## build 5
Design cpu_hazard, start of the top module:
module cpu_hazard(input wire clk,
           input wire rst,
           input wire enable,
           input wire start,
           output wire d_we,
           output wire [7:0] i_addr,
           output wire [7:0] d_addr,
           input  wire [15:0] i_datain,
           input  wire [15:0] d_datain,
           output wire [15:0] d_dataout,
           output wire busy
    );
    reg [7:0] pc;
    assign i_addr = pc;
    function automatic wr_reg(input [4:0] op);
      wr_reg = (op == 5'b00010) || (op == 5'b01000) || (op == 5'b10001) || (op == 5'b01010) || (op == 5'b10010)
            || (op == 5'b10000) || (op == 5'b01001) || (op == 5'b01011) || (op == 5'b01101) || (op == 5'b01110)
            || (op == 5'b01111)  || (op == 5'b00100)  || (op == 5'b00101)  || (op == 5'b00110) || (op == 5'b00111);
    endfunction
    function automatic rd_r1(input [4:0] op);
      rd_r1 = (op == 5'b00011) || (op == 5'b00010) || (op == 5'b01000) || (op == 5'b10001) || (op == 5'b01010)
           || (op == 5'b10010) || (op == 5'b01100) || (op == 5'b01101) || (op == 5'b01110) || (op == 5'b01111)
           || (op == 5'b00100) || (op == 5'b00110) || (op == 5'b00101) || (op == 5'b00111);
    endfunction
    function automatic rd_r2(input [4:0] op);
      rd_r2 = (op == 5'b01000) || (op == 5'b10001) || (op == 5'b01010) || (op == 5'b10010) || (op == 5'b01100)
           || (op == 5'b01101) || (op == 5'b01110) || (op == 5'b01111);
    endfunction
  ...
Settings: LEC_CHECK=0, CAP_MARGIN=20, CORE_MARGIN=2, CORE_UTILIZATION=70, CTS_CLUSTER_DIAMETER=24, CTS_CLUSTER_SIZE=24, SETUP_SLACK_MARGIN=0.54, SLEW_MARGIN=20; clock period 3.87 ns.
run.sh (not shown) runs the stock make flow with config.mk's settings and CLKGATE_MAP_FILE=.
Build 5 never completed; the flow aborted with a tool error in global routing (5_1_grt).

***

*Problem statement*:
Repeat the entries above verbatim.

*Exercise response*:
## build 5
Design cpu_hazard, start of the top module:
module cpu_hazard(input wire clk,
           input wire rst,
           input wire enable,
           input wire start,
           output wire d_we,
           output wire [7:0] i_addr,
           output wire [7:0] d_addr,
           input  wire [15:0] i_datain,
           input  wire [15:0] d_datain,
           output wire [15:0] d_dataout,
           output wire busy
    );
    reg [7:0] pc;
    assign i_addr = pc;
    function automatic wr_reg(input [4:0] op);
      wr_reg = (op == 5'b00010) || (op == 5'b01000) || (op == 5'b10001) || (op == 5'b01010) || (op == 5'b10010)
            || (op == 5'b10000) || (op == 5'b01001) || (op == 5'b01011) || (op == 5'b01101) || (op == 5'b01110)
            || (op == 5'b01111)  || (op == 5'b00100)  || (op == 5'b00101)  || (op == 5'b00110) || (op == 5'b00111);
    endfunction
    function automatic rd_r1(input [4:0] op);
      rd_r1 = (op == 5'b00011) || (op == 5'b00010) || (op == 5'b01000) || (op == 5'b10001) || (op == 5'b01010)
           || (op == 5'b10010) || (op == 5'b01100) || (op == 5'b01101) || (op == 5'b01110) || (op == 5'b01111)
           || (op == 5'b00100) || (op == 5'b00110) || (op == 5'b00101) || (op == 5'b00111);
    endfunction
    function automatic rd_r2(input [4:0] op);
      rd_r2 = (op == 5'b01000) || (op == 5'b10001) || (op == 5'b01010) || (op == 5'b10010) || (op == 5'b01100)
           || (op == 5'b01101) || (op == 5'b01110) || (op == 5'b01111);
    endfunction
  ...
Settings: LEC_CHECK=0, CAP_MARGIN=20, CORE_MARGIN=2, CORE_UTILIZATION=70, CTS_CLUSTER_DIAMETER=24, CTS_CLUSTER_SIZE=24, SETUP_SLACK_MARGIN=0.54, SLEW_MARGIN=20; clock period 3.87 ns.
run.sh (not shown) runs the stock make flow with config.mk's settings and CLKGATE_MAP_FILE=.
Build 5 never completed; the flow aborted with a tool error in global routing (5_1_grt).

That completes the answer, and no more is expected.